--- config.mk ---
export PLATFORM = sky130hd
export DESIGN_NAME = vfca_muldiv
export DESIGN_NICKNAME = d
export VERILOG_FILES = /design/src/design/vfca_pkg.sv /design/src/design/vfca_muldiv.sv
export SDC_FILE = /design/constraint.sdc
export NUM_CORES = 1
export LEC_CHECK = 0
export BUFFER_PORTS_ARGS = -buffer_cell sky130_fd_sc_hd__buf_2
export CAP_MARGIN = 20
export CORE_ASPECT_RATIO = 0.6
export CORE_MARGIN = 10
export CORE_UTILIZATION = 50
export DETAILED_ROUTE_END_ITERATION = 10
export HOLD_SLACK_MARGIN = 0.15
export PLACE_DENSITY = 0.67
export SETUP_SLACK_MARGIN = 0.15
export SYNTH_ARGS = -nofsm -noshare
export SYNTH_HDL_FRONTEND = slang
export SYNTH_SLANG_ARGS = --single-unit
--- constraint.sdc ---
create_clock -name clk_i -period 10.2 [get_ports clk_i]
set_input_delay 0.51 -clock clk_i [delete_from_list [all_inputs] [get_ports clk_i]]
set_output_delay 0.51 -clock clk_i [all_outputs]
set_load 0.01 [all_outputs]
--- src/design/vfca_pkg.sv ---
`default_nettype none
package vfca_pkg;

  // Store geometry
  localparam int unsigned VarCount = 1024;
  localparam int unsigned VarAw    = $clog2(VarCount);
  localparam int unsigned DataW    = 32;

  // Opcodes
  localparam logic [7:0] OpSet     = 8'h02;
  localparam logic [7:0] OpAdd     = 8'h03;
  localparam logic [7:0] OpSub     = 8'h04;
  localparam logic [7:0] OpMul     = 8'h05;
  localparam logic [7:0] OpDiv     = 8'h06;
  localparam logic [7:0] OpAnd     = 8'h07;
  localparam logic [7:0] OpOr      = 8'h08;
  localparam logic [7:0] OpNot     = 8'h09;
  localparam logic [7:0] OpGt      = 8'h0A;
  localparam logic [7:0] OpEq      = 8'h0B;
  localparam logic [7:0] OpLt      = 8'h0C;
  localparam logic [7:0] OpWaitGt  = 8'h0D;
  localparam logic [7:0] OpWaitEq  = 8'h0E;
  localparam logic [7:0] OpWaitLt  = 8'h0F;
  localparam logic [7:0] OpRead    = 8'h10;
  localparam logic [7:0] OpNe      = 8'h11;
  localparam logic [7:0] OpWaitNe  = 8'h12;
  localparam logic [7:0] OpMod     = 8'h13;
  localparam logic [7:0] OpSetCopy = 8'h14;

  // Operand types
  localparam logic [7:0] TypeImm = 8'hFF;
  localparam logic [7:0] TypeVar = 8'hFE;

  // Status codes
  localparam logic StatusOk   = 1'b0;
  localparam logic StatusFail = 1'b1;

  typedef struct packed {
    logic        [7:0]  operation;
    logic        [31:0] target_index;
    logic        [7:0]  operand_type;
    logic signed [31:0] operand_word;
  } req_t;

  typedef struct packed {
    logic               status;
    logic signed [31:0] read_data;
    logic               read_valid;
  } rsp_t;

  typedef enum logic [1:0] {
    MdMul,
    MdDiv,
    MdMod
  } md_kind_e;

  typedef struct packed {
    logic             start;
    md_kind_e         kind;
    logic [DataW-1:0] a;
    logic [DataW-1:0] b;
  } md_req_t;

  typedef struct packed {
    logic             done;
    logic [DataW-1:0] result;
  } md_rsp_t;

  typedef enum logic [2:0] {
    StClear,
    StIdle,
    StChk,
    StSrc,
    StTgt,
    StMd
  } state_e;

endpackage
`default_nettype wire

--- src/design/vfca_muldiv.sv ---
`default_nettype none
module vfca_muldiv (
  input  wire logic              clk_i,
  input  wire logic              rst_ni,
  input  wire vfca_pkg::md_req_t req_i,
  output vfca_pkg::md_rsp_t      rsp_o
);
  import vfca_pkg::*;

  md_kind_e         kind_q;
  logic [DataW-1:0] acc_q, x_q, y_q;
  logic             neg_q;
  logic [4:0]       cnt_q;
  logic             run_q, done_q;

  logic [DataW:0]   add_a, add_b;
  logic [DataW+1:0] sum;
  logic             is_mul;
  logic [DataW-1:0] mag_a, mag_b;

  assign is_mul = (kind_q == MdMul);
  assign mag_a  = req_i.a[DataW-1] ? (~req_i.a + 1'b1) : req_i.a;
  assign mag_b  = req_i.b[DataW-1] ? (~req_i.b + 1'b1) : req_i.b;

  // One shared adder: accumulate for multiply, trial subtract for divide and modulo
  always_comb begin
    if (is_mul) begin
      add_a = {1'b0, acc_q};
      add_b = {1'b0, y_q};
    end else begin
      add_a = {acc_q, x_q[DataW-1]};
      add_b = ~{1'b0, y_q};
    end
    sum = {1'b0, add_a} + {1'b0, add_b} + {{(DataW+1){1'b0}}, !is_mul};
  end

  always_ff @(posedge clk_i or negedge rst_ni) begin
    if (!rst_ni) begin
      run_q  <= 1'b0;
      done_q <= 1'b0;
      cnt_q  <= '0;
    end else begin
      done_q <= 1'b0;
      if (req_i.start) begin
        run_q <= 1'b1;
        cnt_q <= '0;
      end else if (run_q) begin
        cnt_q <= cnt_q + 1'b1;
        if (cnt_q == 5'd31) begin
          run_q  <= 1'b0;
          done_q <= 1'b1;
        end
      end
    end
  end

  always_ff @(posedge clk_i) begin
    if (req_i.start) begin
      kind_q <= req_i.kind;
      acc_q  <= '0;
      if (req_i.kind == MdMul) begin
        x_q   <= req_i.a;
        y_q   <= req_i.b;
        neg_q <= 1'b0;
      end else begin
        x_q   <= mag_a;
        y_q   <= mag_b;
        neg_q <= (req_i.kind == MdDiv) ? (req_i.a[DataW-1] ^ req_i.b[DataW-1])
                                       : req_i.a[DataW-1];
      end
    end else if (run_q) begin
      if (is_mul) begin
        if (x_q[0]) begin
          acc_q <= sum[DataW-1:0];
        end
        x_q <= {1'b0, x_q[DataW-1:1]};
        y_q <= {y_q[DataW-2:0], 1'b0};
      end else if (sum[DataW+1]) begin
        acc_q <= sum[DataW-1:0];
        x_q   <= {x_q[DataW-2:0], 1'b1};
      end else begin
        acc_q <= {acc_q[DataW-2:0], x_q[DataW-1]};
        x_q   <= {x_q[DataW-2:0], 1'b0};
      end
    end
  end

  always_comb begin
    rsp_o.done = done_q;
    case (kind_q)
      MdMul:   rsp_o.result = acc_q;
      MdDiv:   rsp_o.result = neg_q ? (~x_q + 1'b1) : x_q;
      MdMod:   rsp_o.result = neg_q ? (~acc_q + 1'b1) : acc_q;
      default: rsp_o.result = acc_q;
    endcase
  end

endmodule
`default_nettype wire

# [Yosys cells after proc, flatten, opt, wreduce, memory -nomap -nowiden]
# Cells that the tools add are included.
[totals] regBits=106 inputBits=69 output_inout_bits=33 elab_cells=61
[op_classes] n_addsub=7 eq_ne=5 mux=28 bitwise=6 n_reduce_logical=7
[ops] operator="32-bit two-way mux" n=15
[ops] operator="32-bit by 1-bit adder with 32-bit output (second input constant)" n=4
[ops] operator="32-bit NOT" n=4
[ops] operator="33-bit two-way mux" n=2
[ops] operator="32-bit one-hot mux with 2 select lines" n=1
[ops] operator="33-bit by 33-bit adder with 34-bit output" n=1
[ops] operator="34-bit by 1-bit adder with 34-bit output" n=1
[ops] operator="32-bit NOT with 33-bit output" n=1
[ops] operator="5-bit two-way mux" n=2
[ops] operator="1-bit two-way mux" n=8
[ops] operator="5-bit by 1-bit adder with 5-bit output (second input constant)" n=1
[ops] operator="5-bit == test (second input constant)" n=1
[ops] operator="2-bit by 1-bit == test with 1-bit output (second input constant)" n=2
[ops] operator="2-bit zero test" n=2
[ops] operator="2-bit AND reduction" n=2
[ops] operator="2-bit nonzero test" n=2
[ops] operator="2-bit == test (second input constant)" n=1
[ops] operator="2-bit != test (second input constant)" n=1
[ops] operator="1-bit zero test" n=1
[ops] operator="1-bit XOR" n=1

# [Longest topological paths before layout]
# Gate-level depths: netlist of run 1.
[depth] depth_word=8 ltp_mapped=17 ltp_nobuf=15

# [Worst setup path after synthesis of run 1]
# No wires, ideal clock.
[synth_timing] path_type="register to register" startpoint="register kind_q[0]" endpoint="register acc_q[27]" setup_time_ns=0.095 arrival_ns=3.863 required_ns=10.105 slack_ns=6.241 path_stages_with_launch=16 path_buffers=3 period_less_slack_ns=3.959 cell_sequence="edfxtp_1 inv_1 ha_1 clkbuf_1 buf_1 xnor2_1 ha_1 a21o_1 o21bai_1 o311ai_2 a31o_2 a31oi_1 a221oi_4 buf_4 a311o_1 a221oi_1"
[synth_via] elab_chain_len=6 word_cells_on_any_way=11 cone_classes="2 x add/sub; 1 x eq/ne; 5 x mux; 3 x reduce/logical"
[synth_lines] item="start, declared" line_no="vfca_muldiv.sv:10" rtl="md_kind_e kind_q;"
[synth_lines] item="start signal, assigned" line_no="vfca_muldiv.sv:59" rtl="kind_q <= req_i.kind;"
[synth_lines] item="2-bit zero test *" line_no="vfca_muldiv.sv:21" rtl="assign is_mul = (kind_q == MdMul);"
[synth_lines] item="33-bit two-way mux" line_no="vfca_muldiv.sv:27" rtl="if (is_mul) begin"
[synth_lines] item="33-bit by 33-bit adder with 34-bit output" line_no="vfca_muldiv.sv:34" rtl="sum = {1'b0, add_a} + {1'b0, add_b} + {{(DataW+1){1'b0}}, !is_mul};"
[synth_lines] item="34-bit by 1-bit adder with 34-bit output" line_no="vfca_muldiv.sv:34"
[synth_lines] item="32-bit two-way mux (on tied branches)" line_no="vfca_muldiv.sv:78, vfca_muldiv.sv:73"
[synth_lines] item="32-bit two-way mux" line_no="vfca_muldiv.sv:72" rtl="if (is_mul) begin"
[synth_lines] item="end signal, assigned" line_no="vfca_muldiv.sv:74" rtl="acc_q <= sum[DataW-1:0];"
[synth_lines] item="end signal, assigned" line_no="vfca_muldiv.sv:79" rtl="acc_q <= sum[DataW-1:0];"
[synth_lines] item="end signal, assigned" line_no="vfca_muldiv.sv:82" rtl="acc_q <= {acc_q[DataW-2:0], x_q[DataW-1]};"
[synth_lines] item="end, declared" line_no="vfca_muldiv.sv:11" rtl="logic [DataW-1:0] acc_q, x_q, y_q;"
# Every way passes the cells marked *; elsewhere a longest branch is shown, timed or not. The select of a mux whose other input is x is not followed.
# A chain may end at the register's enable or synchronous reset.

# [Worst setup path after layout of run 1]
[layout_timing] startpoint="register kind_q[0]" endpoint="register acc_q[26]"
# The elaborated chain is that of the path after synthesis.

==> out/results.ini, run 1 <==
[placement]
post_dp_cell_area_um2=11100
globalplace.congestion=0.929
dpl.hpwl_mm=21.8
port_buffers=101

[run_status]
status=completed

[detailed_routing]
drc_errors=0
totalWireLength_mm=29.1
vias=9958
drt_iter0_drc=1035
wl_per_cell_um=17.7
viasPerCell=6.05
route.antenna.remaining_nets=0
first_pass_iters=5

[global_routing]
grt.overflow.total=0
grt_max_degree=69
antenna_found_initial=0
first_global_vias=9099
grt_pass1_wl_mm=47.4
grt_usage_pct=20.8

[logic_synthesis]
synth_top_area_cell=edfxtp_1
synthesis.area_um2=10400
synthMuxAreaShare_pct=6.15
synth_nets=1442
synth-simple-area-share_pct=19.9
synth_compound_gate_area_share_pct=25.3
netlist_instances=1331
synth-xor-area-share_pct=11.7
synth_seq_cells=106
synth-edff-count=67
avgSynthCellArea_um2=7.84
ys_types=73
ys_async_sr_fraction_pct=6.60
synth_top_area_share_pct=19.3
synthAdderAreaFrac_pct=5.11
synth_top_family_by_area=compound AO/OA/AOI/OAI gates
yosysSeqAreaShare_pct=27.1
synth_area_leaders=edfxtp_1 19%, xnor2_1 7.6%, nand2_1 6.3%
ys_warn_count=0
synth_ff_type=edfxtp_1

[setup_path]
cp-end-kind=flip-flop
worst_ep_required_time_ns=10.47
crit_type=flip-flop to flip-flop
crit_arrival_ns=5.45
cp_max_fo=61
start_kind=flip-flop

[clock_network]
clockRootBuffer=clkbuf_16
numClockSinks=106
post_cts_buffers=0
path_clk_slew_ns=0.08
cts_tree=yes
numCtsBuffers=9
clk_path_buf_depth=2
clk_latency_ns=0.36
htreeDepth=3

[floorplan]
die_h_um=132
core_area_um2=20300
start_util_pct=51.5
io_pins=102
rows=40
die_w_um=207
die-area_um2=27200

[timing]
fin_crit_ns=5.19
slew-limit-headroom_pct=34.2
rsz0062_at_grt=no
skew_ns=0.0107
fmaxAchievable_ghz=0.193
tightest_slew_ns=0.985
setup_viol=0
fin_crit_sh_pct=50.8
drv_slew=0
hold_viol_final=0
fin_setup_tns_ns=0

[power_and_ir_drop]
p_per_area_nw_per_um2=222
irDropWorstVdd_uv=213
leakagePower_nw=4.62

[layout]
syn_to_final_growth_pct=9.06
antennaDiodeCount=0
nFillCells=1921
drive_gt1_share_pct=13.0
fin_area_um2=11400
nets=1479

[job]
maxCapViolations=0

[worst_hold_path]
min_path_type=input port to flip-flop

cell families (layout without fill, tap and decap cells):
logic type	after synthesis	after routing
compound gates	402	402
xor+xnor	140	140
fa+ha+maj	42	42
buf+inv	127	169
flops	106	106
mux	61	61
simple gates	453	453
cell type report:
cell class	count	area, um2	area share (%)
inverters	38	143	1.25
clock buffers	12	268	2.35
clock inverters	4	47.5	0.418
well taps	273	342	3.00
repair buffers	115	616	5.41
flip-flops and latches	106	2830	24.8
multi-input cells	1098	7140	62.7
metrics by stage:
stage               worst slack (ns)  power, mW  std cells  hold slack [ns]  util, %
global placement                5.30       2.10       1628            0.348     54.5
floorplan                       6.24       1.78       1331            0.214        -
detailed placement              5.11       2.13       1629            0.354     54.6
CTS                             5.07       2.51       1646            0.456     56.2
finish                          5.01       2.52       1646            0.448     56.2
global route                    4.65       2.72       1646            0.482     56.2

◆ **YOUR GOAL**
Search the entries for "flops" and copy out each line that has it.

◆ **COMPLETED EXERCISE**
flops	106	106
flip-flops and latches	106	2830	24.8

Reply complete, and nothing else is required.